Ya era entrada la noche cuando me acerqué a la casa de Vashet, pero vi un parpadeo de velas en la ventana. No me cabía ninguna duda de que me haría matar o mutilar por el bien de todo Ademre, pero Vashet era, ante todo, precavida. Antes de tomar una decisión, seguro que pasaría la noche entera meditando.
Me presenté allí con las manos vacías y llamé a la puerta. Al cabo de un momento, salió a abrir. Todavía llevaba las ropas rojas de mercenario, pero se había quitado casi todos los cordones de seda que se la ceñían al cuerpo. Tenía la mirada cansada.
Al verme allí plantado, sus labios dibujaron una fina línea, y supe que si decía algo, ella se negaría a escuchar. Así que hice el signo de súplica y di un paso atrás, apartándome de la luz de las velas y volviendo a la oscuridad. A esas alturas ya conocía lo suficiente a Vashet para estar seguro de su curiosidad. Entrecerró los ojos, recelosa, pero tras un momento de vacilación, me siguió. No cogió su espada.
El cielo estaba sereno y una media luna nos alumbraba. Me dirigí hacia las colinas, lejos de la escuela, lejos de las casas y las tiendas diseminadas de Haert.
Recorrimos más de dos kilómetros hasta que llegamos al lugar que yo había escogido. Un bosquecillo donde un alto afloramiento rocoso impediría que cualquier ruido llegara hasta el pueblo dormido.
La luz de la luna se filtraba, sesgada, a través de las copas de los árboles, revelando unas siluetas oscuras en un pequeño espacio despejado, escondido entre las rocas. Había dos bancos pequeños de madera. Cogí a Vashet del brazo, con suavidad, y la guié hasta allí para que se sentara.
Moviéndome despacio, estiré un brazo hacia la sombra de sotavento de un árbol y saqué mi shaed. Lo colgué cuidadosamente de una rama baja para que quedara suspendido como una cortina entre nosotros dos.
Entonces me senté en el otro banco, me encorvé y abrí los cierres del estuche.
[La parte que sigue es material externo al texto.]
`config.mk`:
```
export PLATFORM = sky130hd
export DESIGN_NAME = tal_alarm_top
export DESIGN_NICKNAME = d
export VERILOG_FILES = /design/src/include/tal_pkg.sv /design/src/design/tal_alarm_top.sv /design/src/design/tal_sync.sv /design/src/design/tal_fault_filter.sv
export SDC_FILE = /design/constraint.sdc
export NUM_CORES = 1
export LEC_CHECK = 0
export ABC_AREA = 1
export BUFFER_PORTS_ARGS = -buffer_cell sky130_fd_sc_hd__buf_2
export CAP_MARGIN = 5
export CORE_MARGIN = 2
export CORE_UTILIZATION = 55
export CTS_BUF_LIST = sky130_fd_sc_hd__clkbuf_4 sky130_fd_sc_hd__clkbuf_8 sky130_fd_sc_hd__clkbuf_16
export CTS_CLUSTER_DIAMETER = 120
export DETAILED_ROUTE_END_ITERATION = 7
export MAX_ROUTING_LAYER = met4
export PLACE_DENSITY = 0.79
export SLEW_MARGIN = 25
export SYNTH_ARGS = -nofsm -noshare
export SYNTH_HDL_FRONTEND = slang
export SYNTH_HIERARCHICAL = 1
export SYNTH_SLANG_ARGS = --single-unit
```
`constraint.sdc`:
```
create_clock -name ref_clk -period 2.5 [get_ports ref_clk]
set_input_delay 0.5 -clock ref_clk [delete_from_list [all_inputs] [get_ports ref_clk]]
set_output_delay 0.5 -clock ref_clk [all_outputs]
set_load 0.02 [all_outputs]
```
Cada vez que uno de ellos se abría, el laúd producía un agradable repiqueteo armónico, como si estuviera impaciente por ser liberado.
Lo saqué del estuche y empecé a tocar suavemente.
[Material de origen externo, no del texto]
`config.mk`:
```
export PLATFORM = sky130hd
export DESIGN_NAME = ifd_injector_diag
export DESIGN_NICKNAME = d
export VERILOG_FILES = /design/src/logic/ifd_pkg.sv /design/src/logic/ifd_chan_diag.sv /design/src/logic/ifd_injector_diag.sv
export SDC_FILE = /design/constraint.sdc
export NUM_CORES = 1
export LEC_CHECK = 0
export BUFFER_PORTS_ARGS = -buffer_cell sky130_fd_sc_hd__buf_2
export CORE_MARGIN = 2
export CORE_UTILIZATION = 40
export CTS_CLUSTER_DIAMETER = 30
export DETAILED_ROUTE_END_ITERATION = 8
export GPL_TIMING_DRIVEN = 0
export PLACE_DENSITY = 0.67
export RECOVER_POWER = 25
export SLEW_MARGIN = 20
export SYNTH_ARGS = -nofsm -noshare
export SYNTH_HDL_FRONTEND = slang
export SYNTH_SLANG_ARGS = --single-unit
```
`constraint.sdc`:
```
create_clock -name ref_clk_i -period 6.95 [get_ports ref_clk_i]
set_input_delay 1.7375 -clock ref_clk_i [delete_from_list [all_inputs] [get_ports ref_clk_i]]
set_output_delay 1.7375 -clock ref_clk_i [all_outputs]
set_load 0.01 [all_outputs]
```
`src/logic/ifd_pkg.sv`:
```
// ifd_pkg.sv: constants and carrier types of the injector fault diagnostic block
// How it works
// RULE_01: dangerous failure switches off all four transistors
// RULE_02: trip events turn off low and high sides
// RULE_03: peak overtime also starts restart delay
// RULE_04: protection latch clears while control input high
// RULE_05: channel turn-on transfers flags, clears memories
// RULE_06: memory pattern decodes to short or open
// RULE_07: one shared overvoltage comparator, low means fine
// RULE_08: overvoltage checked between the two on phases
// RULE_09: filter starts at turn-off, restarts on comparator
// RULE_10: failures held in own register until read
// RULE_11: first serial clock rise clears failure register
// RULE_12: two bits per output: 11, 01, 10
// RULE_13: leading bit flags any stored failure
// RULE_14: low three bits select peak time limit
// RULE_15: upper five bits select restart delay
// RULE_16: chip select fall presents first bit
// RULE_17: output on clock rise, input on fall
// RULE_18: master holds clock low around select edges
// RULE_19: frame sends flag then bits zero to seven
// RULE_20: frame start loads failures into shift register
// RULE_21: serial output floats while select high
// RULE_22: reset or undervoltage forces safe state
// RULE_23: received code applied when select rises
// RULE_24: low side on while control input low
// RULE_25: high level on high-side output means off
package ifd_pkg;

	// clock and timing
	localparam int unsigned CLK_MHZ         = 20;
	localparam int unsigned PEAK_BASE_US    = 192;
	localparam int unsigned PEAK_STEP_US    = 32;
	localparam int unsigned RESTART_STEP_US = 2;
	localparam int unsigned OVF_TIME_US     = 10;
	localparam int unsigned OVF_CYC         = OVF_TIME_US * CLK_MHZ;

	// structure
	localparam int unsigned NCH     = 4;
	localparam int unsigned NGRP    = 2;
	localparam int unsigned CNT_W   = 16;
	localparam int unsigned WORD_W  = 8;
	localparam int unsigned FRAME_W = 9;
	localparam int unsigned CNT_BW  = 4;

	// per-output code pairs {upper, lower}
	localparam logic [1:0] CODE_NONE  = 2'h3;
	localparam logic [1:0] CODE_OPEN  = 2'h1;
	localparam logic [1:0] CODE_SHORT = 2'h2;

	// failure register carrier
	typedef struct packed {
		logic [NCH-1:0] is_short;
		logic [NCH-1:0] is_open;
	} ifd_fault_t;

	// timing code carrier: upper five bits restart, low three peak
	typedef struct packed {
		logic [4:0] restart;
		logic [2:0] peak;
	} ifd_tcode_t;

	// all asynchronous pin inputs travel together through the synchroniser
	typedef struct packed {
		logic            rst_n;
		logic            uv;
		logic [NCH-1:0]  on_n;
		logic [NCH-1:0]  oc;
		logic [NCH-1:0]  ot;
		logic [NCH-1:0]  early;
		logic [NCH-1:0]  reached;
		logic [NGRP-1:0] hsf;
		logic [NGRP-1:0] ovc;
		logic            sck;
		logic            cs_n;
		logic            sdi;
	} ifd_pins_t;

	localparam ifd_fault_t FAULT_RST = '0;
	localparam ifd_tcode_t TCODE_RST = 8'h00;
	localparam ifd_pins_t  PIN_IDLE  = '{rst_n: 1'b1, uv: 1'b0, on_n: 4'hF, oc: 4'h0,
		ot: 4'h0, early: 4'h0, reached: 4'h0, hsf: 2'h0, ovc: 2'h0, sck: 1'b0,
		cs_n: 1'b1, sdi: 1'b0};

endpackage

```
`src/logic/ifd_chan_diag.sv`:
```
// ifd_chan_diag.sv: per-channel problem memories, peak timer and off-state filter
module ifd_chan_diag (
	input  wire logic                      ref_clk_i,  // 20 MHz clock
	input  wire logic                      diag_rst_i, // any reset source, high
	input  wire logic                      on_i,       // channel commanded on
	input  wire logic                      other_on_i, // other channel of the bank on
	input  wire logic                      ovc_i,      // shared off overvoltage comparator
	input  wire logic                      hard_evt_i, // dangerous event pulse
	input  wire logic                      peak_hit_i, // peak current reached
	input  wire logic [ifd_pkg::CNT_W-1:0] peak_lim_i, // peak time limit in cycles
	output logic                           short_o,    // decoded short
	output logic                           open_o,     // decoded open load
	output logic                           xfer_o,     // turn-on transfer pulse
	output logic                           late_o      // peak overtime pulse
);
	localparam int unsigned CNT_W = ifd_pkg::CNT_W;

	logic             on_q_r;
	logic             ovc_q_r;
	logic             problem_mem_first_r;
	logic             problem_mem_second_r;
	logic             problem_mem_third_r;
	logic [CNT_W-1:0] peak_cnt_r;
	logic             peak_run_r;
	logic [CNT_W-1:0] ovf_cnt_r;
	logic             ovf_run_r;
	logic             ovf_again_r;
	logic             rise_on;
	logic             fall_on;
	logic             ovc_rise;
	logic             ovf_done;
	logic             ov_set;

	// edges of the command and of the comparator
	assign rise_on  = on_i & ~on_q_r;
	assign fall_on  = ~on_i & on_q_r;
	assign ovc_rise = ovc_i & ~ovc_q_r;
	assign ovf_done = ovf_run_r && (ovf_cnt_r == CNT_W'(ifd_pkg::OVF_CYC - 1));
	// RULE_07 low comparator is no failure
	assign ov_set   = ovf_done & ovc_i & ovf_again_r & ~on_i;
	assign xfer_o   = rise_on;
	assign late_o   = peak_run_r && !peak_hit_i && (peak_cnt_r == peak_lim_i);

	// edge history
	always_ff @(posedge ref_clk_i) begin
		if (diag_rst_i) begin
			on_q_r  <= 1'b0;
			ovc_q_r <= 1'b0;
		end else begin
			on_q_r  <= on_i;
			ovc_q_r <= ovc_i;
		end
	end

	// RULE_06 memory pattern decode
	always_comb begin
		short_o = problem_mem_first_r | (problem_mem_second_r & ~problem_mem_third_r);
		open_o  = ~problem_mem_first_r & problem_mem_second_r & problem_mem_third_r;
	end

	// peak timer runs from turn-on until peak reached or limit hit
	always_ff @(posedge ref_clk_i) begin
		if (diag_rst_i) begin
			peak_run_r <= 1'b0;
			peak_cnt_r <= '0;
		end else if (rise_on) begin
			peak_run_r <= 1'b1;
			peak_cnt_r <= '0;
		end else if (!on_i || peak_hit_i || late_o) begin
			peak_run_r <= 1'b0;
		end else if (peak_run_r) begin
			peak_cnt_r <= peak_cnt_r + 1'b1;
		end
	end

	// RULE_08 RULE_09 filter only between own off and other on
	always_ff @(posedge ref_clk_i) begin
		if (diag_rst_i || on_i || other_on_i) begin
			ovf_run_r   <= 1'b0;
			ovf_cnt_r   <= '0;
			ovf_again_r <= 1'b0;
		end else if (fall_on || ovc_rise) begin
			ovf_run_r   <= 1'b1;
			ovf_cnt_r   <= '0;
			ovf_again_r <= ovc_rise;
		end else if (ovf_done) begin
			ovf_run_r   <= ovc_i;
			ovf_cnt_r   <= '0;
			ovf_again_r <= 1'b1;
		end else if (ovf_run_r) begin
			ovf_cnt_r <= ovf_cnt_r + 1'b1;
		end
	end

	// RULE_05 clear after transfer, a new event wins
	always_ff @(posedge ref_clk_i) begin
		if (diag_rst_i) begin
			problem_mem_first_r  <= 1'b0;
			problem_mem_second_r <= 1'b0;
			problem_mem_third_r  <= 1'b0;
		end else begin
			problem_mem_first_r  <= hard_evt_i | (problem_mem_first_r & ~rise_on);
			problem_mem_second_r <= late_o | (problem_mem_second_r & ~rise_on);
			problem_mem_third_r  <= ov_set | (problem_mem_third_r & ~rise_on);
		end
	end
endmodule

```
`src/logic/ifd_injector_diag.sv`:
```
// ifd_injector_diag.sv: protection shutdown, failure register and serial fault link
module ifd_injector_diag #(
	parameter int unsigned CYC_PER_US = ifd_pkg::CLK_MHZ // clock cycles per microsecond
) (
	input  wire logic                     ref_clk_i,             // 20 MHz clock
	input  wire logic                     sys_rst_i,             // sync reset, high
	input  wire logic                     reset_pin_n_i,         // reset pin, low
	input  wire logic                     undervoltage_i,        // supply low, high
	input  wire logic [ifd_pkg::NCH-1:0]  channel_on_n_i,        // channel command, low on
	input  wire logic [ifd_pkg::NCH-1:0]  overcurrent_i,         // low side overcurrent
	input  wire logic [ifd_pkg::NCH-1:0]  overtemp_i,            // low side overtemperature
	input  wire logic [ifd_pkg::NCH-1:0]  peak_early_i,          // peak reached too early
	input  wire logic [ifd_pkg::NCH-1:0]  peak_reached_i,        // peak current comparator
	input  wire logic [ifd_pkg::NGRP-1:0] high_side_fault_in_i,  // high side fault per group
	input  wire logic [ifd_pkg::NGRP-1:0] off_overvoltage_cmp_i, // off overvoltage per group
	input  wire logic [ifd_pkg::NGRP-1:0] hs_req_a_i,            // current control wants a on
	input  wire logic [ifd_pkg::NGRP-1:0] hs_req_b_i,            // current control wants b on
	input  wire logic                     spi_clk_i,             // serial clock pin
	input  wire logic                     chip_select_n_i,       // chip select, low
	input  wire logic                     sdi_i,                 // serial data in
	output logic      [ifd_pkg::NCH-1:0]  lowside_on_o,          // low side gate, high on
	output logic      [ifd_pkg::NGRP-1:0] hs_drive_a_n_o,        // high side a, high off
	output logic      [ifd_pkg::NGRP-1:0] hs_drive_b_n_o,        // high side b, high off
	output logic                          sdo_o,                 // serial data out
	output logic                          sdo_oe_n_o             // sdo enable, low drives
);
	localparam int unsigned NCH     = ifd_pkg::NCH;
	localparam int unsigned NGRP    = ifd_pkg::NGRP;
	localparam int unsigned CNT_W   = ifd_pkg::CNT_W;
	localparam int unsigned WORD_W  = ifd_pkg::WORD_W;
	localparam int unsigned FRAME_W = ifd_pkg::FRAME_W;
	localparam int unsigned CNT_BW  = ifd_pkg::CNT_BW;

	// synchronised pins and their one-cycle history
	ifd_pkg::ifd_pins_t pin_raw;
	ifd_pkg::ifd_pins_t pin_m_r;
	ifd_pkg::ifd_pins_t pin_s_r;
	ifd_pkg::ifd_pins_t pin_q_r;
	logic               diag_rst;

	// channel side
	logic [NCH-1:0]  on_lvl;
	logic [NCH-1:0]  hard_evt;
	logic [NCH-1:0]  ch_short;
	logic [NCH-1:0]  ch_open;
	logic [NCH-1:0]  ch_xfer;
	logic [NCH-1:0]  ch_late;
	logic [NCH-1:0]  prot_r;
	logic [NCH-1:0]  prot_nxt;
	logic [NCH-1:0]  lowside_nxt;
	logic [NGRP-1:0] hsf_rise;
	logic [NGRP-1:0] grp_trip;
	logic [NGRP-1:0] grp_late;
	logic [NGRP-1:0] grp_off;
	logic [NGRP-1:0] hs_a_nxt;
	logic [NGRP-1:0] hs_b_nxt;
	logic [CNT_W-1:0] rs_cnt_r [NGRP];
	logic [CNT_W-1:0] rs_cnt_nxt [NGRP];
	logic [CNT_W-1:0] peak_lim;
	logic [CNT_W-1:0] rs_load;

	// failure register and serial side
	ifd_pkg::ifd_fault_t fault_r;
	ifd_pkg::ifd_fault_t fault_nxt;
	ifd_pkg::ifd_tcode_t timing_code_word_r;
	logic [WORD_W-1:0]  fault_status_word;
	logic [FRAME_W-1:0] tx_load;
	logic [FRAME_W-1:0] tx_r;
	logic [WORD_W-1:0]  rx_r;
	logic [CNT_BW-1:0]  bit_cnt_r;
	logic               first_rise_r;
	logic               any_fault_flag;
	logic               fault_reg_clear;
	logic               sck_rise;
	logic               sck_fall;
	logic               cs_fall;
	logic               cs_rise;
	logic               in_frame;

	// gather every pin into one carrier for the synchroniser
	assign pin_raw = '{rst_n: reset_pin_n_i, uv: undervoltage_i, on_n: channel_on_n_i,
		oc: overcurrent_i, ot: overtemp_i, early: peak_early_i, reached: peak_reached_i,
		hsf: high_side_fault_in_i, ovc: off_overvoltage_cmp_i, sck: spi_clk_i,
		cs_n: chip_select_n_i, sdi: sdi_i};

	// two-stage synchroniser; only the second stage is read by logic
	always_ff @(posedge ref_clk_i) begin
		if (sys_rst_i) begin
			pin_m_r <= ifd_pkg::PIN_IDLE;
			pin_s_r <= ifd_pkg::PIN_IDLE;
		end else begin
			pin_m_r <= pin_raw;
			pin_s_r <= pin_m_r;
		end
	end

	// history for edge detection, taken from the second stage
	always_ff @(posedge ref_clk_i) begin
		if (sys_rst_i) begin
			pin_q_r <= ifd_pkg::PIN_IDLE;
		end else begin
			pin_q_r <= pin_s_r;
		end
	end

	// RULE_22 any reset source clears all diagnostics
	assign diag_rst = sys_rst_i | ~pin_s_r.rst_n | pin_s_r.uv;

	// RULE_24 on while the active-low command is low
	assign on_lvl   = ~pin_s_r.on_n;
	assign hsf_rise = pin_s_r.hsf & ~pin_q_r.hsf;

	// RULE_14 peak limit from the low three bits
	assign peak_lim = CNT_W'((ifd_pkg::PEAK_BASE_US
		+ ifd_pkg::PEAK_STEP_US * timing_code_word_r.peak) * CYC_PER_US);
	// RULE_15 restart delay from the upper five bits
	assign rs_load  = CNT_W'(ifd_pkg::RESTART_STEP_US
		* timing_code_word_r.restart * CYC_PER_US);

	// per-channel diagnosis, protection latch and failure register bits
	for (genvar c = 0; c < NCH; c++) begin : g_ch
		localparam int unsigned G = c / 2;

		// RULE_02 overcurrent, overtemperature, early peak, high side edge
		assign hard_evt[c] = pin_s_r.oc[c] | pin_s_r.ot[c] | pin_s_r.early[c]
			| hsf_rise[G];

		ifd_chan_diag u_diag (
			.ref_clk_i  (ref_clk_i),
			.diag_rst_i (diag_rst),
			.on_i       (on_lvl[c]),
			.other_on_i (on_lvl[c ^ 1]),
			.ovc_i      (pin_s_r.ovc[G]),
			.hard_evt_i (hard_evt[c]),
			.peak_hit_i (pin_s_r.reached[c]),
			.peak_lim_i (peak_lim),
			.short_o    (ch_short[c]),
			.open_o     (ch_open[c]),
			.xfer_o     (ch_xfer[c]),
			.late_o     (ch_late[c])
		);

		// RULE_04 latch clears while the command input is high
		assign prot_nxt[c] = grp_trip[G] | (prot_r[c] & ~pin_s_r.on_n[c]);

		// RULE_01 whole bank off when any latch of the group holds
		assign lowside_nxt[c] = ~diag_rst & on_lvl[c] & ~grp_off[G];

		// RULE_05 RULE_10 transfer at turn-on, set beats the read clear
		assign fault_nxt.is_short[c] = (ch_xfer[c] & ch_short[c])
			| (fault_r.is_short[c] & ~fault_reg_clear);
		assign fault_nxt.is_open[c]  = (ch_xfer[c] & ch_open[c])
			| (fault_r.is_open[c] & ~fault_reg_clear);

		// RULE_12 short wins over open load in the code pair
		assign fault_status_word[2*c+1:2*c] = fault_r.is_short[c] ? ifd_pkg::CODE_SHORT
			: fault_r.is_open[c] ? ifd_pkg::CODE_OPEN : ifd_pkg::CODE_NONE;
	end

	// per-group trip, restart delay and high side drive
	for (genvar g = 0; g < NGRP; g++) begin : g_grp
		// RULE_01 RULE_02 any dangerous event of either bank channel
		assign grp_trip[g] = |{hard_evt[2*g+1:2*g], ch_late[2*g+1:2*g]};
		assign grp_late[g] = |ch_late[2*g+1:2*g];
		assign grp_off[g]  = grp_trip[g] | (|prot_r[2*g+1:2*g]) | (rs_cnt_r[g] != '0);

		// RULE_03 overtime also loads the restart delay
		assign rs_cnt_nxt[g] = diag_rst ? '0 : grp_late[g] ? rs_load
			: (rs_cnt_r[g] != '0) ? rs_cnt_r[g] - 1'b1 : '0;

		// RULE_25 high level keeps the external switch off
		assign hs_a_nxt[g] = diag_rst | grp_off[g] | ~hs_req_a_i[g];
		assign hs_b_nxt[g] = diag_rst | grp_off[g] | ~hs_req_b_i[g];
	end

	// protection latches
	always_ff @(posedge ref_clk_i) begin
		if (diag_rst) begin
			prot_r <= '0;
		end else begin
			prot_r <= prot_nxt;
		end
	end

	// restart delay counters; a code of zero means no wait
	always_ff @(posedge ref_clk_i) begin
		rs_cnt_r <= rs_cnt_nxt;
	end

	// RULE_22 power stage outputs, safe during any reset
	always_ff @(posedge ref_clk_i) begin
		lowside_on_o   <= lowside_nxt;
		hs_drive_a_n_o <= hs_a_nxt;
		hs_drive_b_n_o <= hs_b_nxt;
	end

	// RULE_10 failure register, separate from the shift register
	always_ff @(posedge ref_clk_i) begin
		if (diag_rst) begin
			fault_r <= ifd_pkg::FAULT_RST;
		end else begin
			fault_r <= fault_nxt;
		end
	end

	// RULE_13 leading bit flags any stored failure
	assign any_fault_flag = |{fault_r.is_short, fault_r.is_open};

	// RULE_19 flag first, then bit 0 through bit 7
	assign tx_load[FRAME_W-1] = any_fault_flag;
	for (genvar k = 0; k < WORD_W; k++) begin : g_bit
		assign tx_load[WORD_W-1-k] = fault_status_word[k];
	end

	// RULE_18 edges are trusted because the clock is low at select changes
	assign sck_rise = pin_s_r.sck & ~pin_q_r.sck;
	assign sck_fall = ~pin_s_r.sck & pin_q_r.sck;
	assign cs_fall  = ~pin_s_r.cs_n & pin_q_r.cs_n;
	assign cs_rise  = pin_s_r.cs_n & ~pin_q_r.cs_n;
	assign in_frame = ~pin_s_r.cs_n;

	// RULE_11 clear pulse on the first clock rise of a frame
	assign fault_reg_clear = sck_rise & in_frame & first_rise_r;

	// first-rise tracker
	always_ff @(posedge ref_clk_i) begin
		if (diag_rst) begin
			first_rise_r <= 1'b0;
		end else if (cs_fall) begin
			first_rise_r <= 1'b1;
		end else if (sck_rise) begin
			first_rise_r <= 1'b0;
		end
	end

	// RULE_16 RULE_20 load at select fall, first bit out at once
	// RULE_17 later bits move out on each clock rise
	always_ff @(posedge ref_clk_i) begin
		if (diag_rst) begin
			tx_r  <= '0;
			sdo_o <= 1'b0;
		end else if (cs_fall) begin
			tx_r  <= tx_load;
			sdo_o <= tx_load[FRAME_W-1];
		end else if (sck_rise && in_frame) begin
			tx_r  <= {tx_r[FRAME_W-2:0], 1'b0};
			sdo_o <= tx_r[FRAME_W-2];
		end
	end

	// RULE_21 float while select high
	always_ff @(posedge ref_clk_i) begin
		sdo_oe_n_o <= diag_rst | pin_s_r.cs_n;
	end

	// RULE_17 capture on each clock fall; keeps the last eight bits
	always_ff @(posedge ref_clk_i) begin
		if (diag_rst) begin
			rx_r      <= '0;
			bit_cnt_r <= '0;
		end else if (cs_fall) begin
			bit_cnt_r <= '0;
		end else if (sck_fall && in_frame) begin
			rx_r <= {pin_s_r.sdi, rx_r[WORD_W-1:1]};
			if (bit_cnt_r != CNT_BW'(WORD_W)) begin
				bit_cnt_r <= bit_cnt_r + 1'b1;
			end
		end
	end

	// RULE_23 short frames leave the timing code untouched
	always_ff @(posedge ref_clk_i) begin
		if (diag_rst) begin
			timing_code_word_r <= ifd_pkg::TCODE_RST;
		end else if (cs_rise && bit_cnt_r == CNT_BW'(WORD_W)) begin
			timing_code_word_r <= ifd_pkg::ifd_tcode_t'(rx_r);
		end
	end
endmodule

```
==> run metrics <==
status=finished, final reports clean; crit end category=register; Fillers=2910; grt ovf=0; Die Y-Extent=183 um; storage element area=6070 sq um; FF+latch count, synth=approximately 300; gr usage total=17.0%; Netlist cell types=53; die area=roughly 33000 sq um; setup bufs post-CTS=0; Setup Skew=27.8 ps; Setup TNS Final=0 ps; Reg clk slew, reported paths=50 ps; worst setup path class=in -> reg; final net count=between 1.5k and 2k; PwrDens=320 nW/um^2; final hold violation count=0; most used flip-flop cell after synthesis=dfxtp_1; Synth Warn #=0; Worst Hold Endpoint=pin_s_r[1]$_SDFF_PP1_; # DRC=0; CTS tree=built; Clk pwr share=a little over three fifths; Crit Reg-Reg Endpoint=rs_cnt_r[9]$_SDFF_PP0_; number of synthesized flops with an enable pin=0; share of synthesized registers carrying an async set or reset=0%; H-tree depth=3; DRT Wirelength=27800 um; initial antenna violation count=0; Max Slew Vio Count=0; Core Footprint=31600 sq um; # hold bufs at CTS=0; RSZ-0062 raised after global routing=no; site row count=65; post-CTS resize count=0; DR iter-0 viols=~470; WP data required=between 7000 and 8000 ps; Routed Antenna Nets=0; CP Data Arrival Time=4530 ps; clock root buffer=clkbuf_16; IO Pins=45; Worst Reg-to-Reg Cells=13; worst flop-to-flop path startpoint=timing_code_word_r[1]$_SDFFE_PP0P_; drt pass-1 iters=5; Max VDD drop=0.209 mV; layout cells sized above 1=a little over a tenth; number of global-route vias before repair=9946; Final Cycle Share=59.8%; leakage=0.00602 uW; final setup violation count=0; crit path max fanout=10; hold_sp=pin_m_r[1]$_SDFF_PP1_; Worst-Skew Late Latency=580 ps; Ant. Diodes=0; HP Class=reg -> reg; Layout area overhead=23.7%; most frequent cells in the layout=303 x dfxtp_1, 194 x nor2_1, 132 x nand2_1; PortBufs=43; startpoint type of the worst setup path=primary input; commonest non-fill, non-tap cell in the layout=dfxtp_1; routed via count=10.1k; Final GP Congestion=0.857; Max-Cap Viols=0; post-DP HPWL=19000 um; vias per cell=5.06; cells after synthesis=roughly 1.4k; largest net degree at the start of global routing=12; clock sink count=303; Seq pwr share=35.3%; WL/cell=between 10 and 15 um; Inserted Clock Buffers=66; sequential share of the synthesized area=47.3%; slew margin rel.=43.6%; fmax=~240 MHz; hold path depth=1; multi-input logic area=approximately 6500 sq um; starting density of the core=40.6%; Slew @ Worst Pin=843 ps; syn avg cell area=8.99 sq um; Final min period=4160 ps; Synth Net Count=between 1k and 1.5k; Reg2Reg Setup Slack=2950 ps; internal power=about 3900 uW; die span in x=183 um; mapped cell area=~13000 sq um; P_sw=1150 uW; combinational share of power=2.4%; first-pass GRT wire length=47500 um; sw frac=22.7%; total power=5070 uW; CTS Buffer Depth=3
Había metido un trozo de tela dentro de la caja del laúd para amortiguar el sonido, pues no quería que viajara más allá de aquellas rocas. Y había entretejido un poco de hilo rojo entre las cuerdas. En parte, para que no sonaran demasiado brillantes, y en parte con la esperanza de que me trajera suerte.
Empecé con «En la herrería del pueblo». No canté, porque temía que Vashet se ofendiera si llegaba tan lejos. Pero incluso sin cantar la letra, es una canción que invita al llanto. Es una música que habla de habitaciones vacías, camas frías y amores perdidos.
Sin detenerme, pasé a «Violeta espera», y luego a «Viento hacia el oeste, hacia el hogar». Esa última había sido la favorita de mi madre, y mientras la tocaba, pensaba en ella y empezaron a caerme las lágrimas.
Luego toqué la canción que se esconde en el centro de mí. Esa música sin letra que recorre los rincones secretos de mi corazón. La toqué con cuidado, desgranando las notas lenta y suavemente en el oscuro silencio nocturno. Me gustaría poder decir que es una canción alegre, que es dulce y animada, pero no lo es.
Y entonces paré. Me ardían y me dolían las yemas de los dedos. Llevaba un mes sin tocar, y me habían desaparecido los callos.
Alcé la mirada y descubrí que Vashet había apartado mi shaed y me observaba. Tenía la luna detrás, y no pude verle la expresión de la cara.
– Por esto no tengo cuchillos en lugar de manos, Vashet -dije con voz queda-. Esto es lo que soy.